_Problem_. Copy each line in the data below that contains the word "else".

* * * * * * * * *

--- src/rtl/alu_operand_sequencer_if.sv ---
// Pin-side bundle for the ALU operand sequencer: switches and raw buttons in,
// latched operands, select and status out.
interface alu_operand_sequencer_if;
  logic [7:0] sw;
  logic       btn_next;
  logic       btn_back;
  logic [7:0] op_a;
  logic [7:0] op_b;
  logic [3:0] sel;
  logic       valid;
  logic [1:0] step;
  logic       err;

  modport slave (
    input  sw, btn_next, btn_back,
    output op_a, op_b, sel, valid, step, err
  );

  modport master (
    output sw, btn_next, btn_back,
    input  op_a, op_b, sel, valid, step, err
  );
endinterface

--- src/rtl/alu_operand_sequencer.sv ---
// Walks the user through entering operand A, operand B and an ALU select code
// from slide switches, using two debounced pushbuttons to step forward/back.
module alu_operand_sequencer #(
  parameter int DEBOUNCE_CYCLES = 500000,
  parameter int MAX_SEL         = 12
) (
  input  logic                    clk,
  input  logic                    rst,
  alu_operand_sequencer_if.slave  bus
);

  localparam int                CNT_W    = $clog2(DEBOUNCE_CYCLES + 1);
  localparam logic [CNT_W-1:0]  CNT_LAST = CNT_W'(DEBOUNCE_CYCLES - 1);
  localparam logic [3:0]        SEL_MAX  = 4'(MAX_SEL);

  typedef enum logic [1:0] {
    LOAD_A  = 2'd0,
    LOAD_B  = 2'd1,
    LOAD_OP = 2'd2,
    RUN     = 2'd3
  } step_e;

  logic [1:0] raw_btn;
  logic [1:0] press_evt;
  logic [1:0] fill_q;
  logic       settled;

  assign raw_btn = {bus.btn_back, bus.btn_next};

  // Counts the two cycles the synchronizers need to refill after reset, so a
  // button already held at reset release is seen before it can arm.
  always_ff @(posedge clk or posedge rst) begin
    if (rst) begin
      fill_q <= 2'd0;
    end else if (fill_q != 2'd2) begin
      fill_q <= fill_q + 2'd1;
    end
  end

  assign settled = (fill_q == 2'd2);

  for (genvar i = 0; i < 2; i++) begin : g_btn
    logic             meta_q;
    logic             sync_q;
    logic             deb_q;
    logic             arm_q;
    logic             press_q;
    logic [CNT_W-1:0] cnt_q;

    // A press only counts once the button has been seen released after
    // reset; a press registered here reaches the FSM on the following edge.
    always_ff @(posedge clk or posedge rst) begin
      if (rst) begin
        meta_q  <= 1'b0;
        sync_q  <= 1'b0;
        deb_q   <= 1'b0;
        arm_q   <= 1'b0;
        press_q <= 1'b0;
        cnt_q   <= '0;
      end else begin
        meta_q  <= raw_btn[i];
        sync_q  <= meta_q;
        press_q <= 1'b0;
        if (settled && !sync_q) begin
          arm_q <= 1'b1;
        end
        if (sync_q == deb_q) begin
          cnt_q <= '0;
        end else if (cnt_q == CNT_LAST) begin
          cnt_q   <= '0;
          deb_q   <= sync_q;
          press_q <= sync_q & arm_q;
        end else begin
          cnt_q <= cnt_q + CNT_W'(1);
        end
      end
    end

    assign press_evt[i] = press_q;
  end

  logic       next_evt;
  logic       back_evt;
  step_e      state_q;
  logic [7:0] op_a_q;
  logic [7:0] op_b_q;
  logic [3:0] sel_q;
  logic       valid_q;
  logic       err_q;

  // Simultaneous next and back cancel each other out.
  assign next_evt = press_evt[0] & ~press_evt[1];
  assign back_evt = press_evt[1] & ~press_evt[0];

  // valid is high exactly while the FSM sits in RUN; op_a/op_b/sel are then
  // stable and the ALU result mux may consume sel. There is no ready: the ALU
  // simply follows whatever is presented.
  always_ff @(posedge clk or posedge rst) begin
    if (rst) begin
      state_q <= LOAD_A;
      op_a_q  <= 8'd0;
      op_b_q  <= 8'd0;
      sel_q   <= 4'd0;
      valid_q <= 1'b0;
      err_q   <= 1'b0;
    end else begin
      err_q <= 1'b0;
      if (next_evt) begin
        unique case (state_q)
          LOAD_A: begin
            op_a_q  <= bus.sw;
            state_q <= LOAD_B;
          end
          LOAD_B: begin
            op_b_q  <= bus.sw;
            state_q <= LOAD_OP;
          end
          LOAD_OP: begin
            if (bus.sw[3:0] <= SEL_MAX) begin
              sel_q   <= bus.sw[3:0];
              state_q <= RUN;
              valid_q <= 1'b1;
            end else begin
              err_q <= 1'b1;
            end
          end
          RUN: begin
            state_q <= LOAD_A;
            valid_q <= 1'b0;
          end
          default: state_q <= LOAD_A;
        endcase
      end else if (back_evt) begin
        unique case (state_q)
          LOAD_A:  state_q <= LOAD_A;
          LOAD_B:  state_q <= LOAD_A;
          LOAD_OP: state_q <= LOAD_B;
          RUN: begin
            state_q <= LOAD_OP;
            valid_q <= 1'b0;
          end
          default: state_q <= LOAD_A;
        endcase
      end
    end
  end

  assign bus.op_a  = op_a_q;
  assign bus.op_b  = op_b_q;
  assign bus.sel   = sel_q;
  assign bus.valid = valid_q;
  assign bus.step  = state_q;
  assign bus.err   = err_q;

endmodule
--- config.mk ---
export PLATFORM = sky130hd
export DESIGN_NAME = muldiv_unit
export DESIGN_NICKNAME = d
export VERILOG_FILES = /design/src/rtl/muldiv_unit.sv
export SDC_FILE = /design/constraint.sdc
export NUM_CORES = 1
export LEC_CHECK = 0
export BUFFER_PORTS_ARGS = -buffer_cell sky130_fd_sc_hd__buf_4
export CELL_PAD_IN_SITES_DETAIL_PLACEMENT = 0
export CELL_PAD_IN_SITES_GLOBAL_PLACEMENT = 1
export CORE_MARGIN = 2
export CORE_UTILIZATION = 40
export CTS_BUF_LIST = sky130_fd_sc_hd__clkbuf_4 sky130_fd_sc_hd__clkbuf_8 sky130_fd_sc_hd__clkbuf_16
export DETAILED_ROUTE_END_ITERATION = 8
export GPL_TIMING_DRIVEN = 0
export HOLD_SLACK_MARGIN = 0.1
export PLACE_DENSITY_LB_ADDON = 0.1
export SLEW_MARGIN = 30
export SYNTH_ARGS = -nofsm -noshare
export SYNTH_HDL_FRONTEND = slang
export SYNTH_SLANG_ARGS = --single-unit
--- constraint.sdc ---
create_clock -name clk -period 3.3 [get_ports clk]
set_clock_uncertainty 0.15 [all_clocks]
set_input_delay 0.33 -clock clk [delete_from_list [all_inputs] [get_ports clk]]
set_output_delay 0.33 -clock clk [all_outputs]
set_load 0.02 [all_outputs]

* * * * * * * * *

_Result for this exercise_.
    end else if (fill_q != 2'd2) begin
      end else begin
        end else if (cnt_q == CNT_LAST) begin
        end else begin
    end else begin
            end else begin
      end else if (back_evt) begin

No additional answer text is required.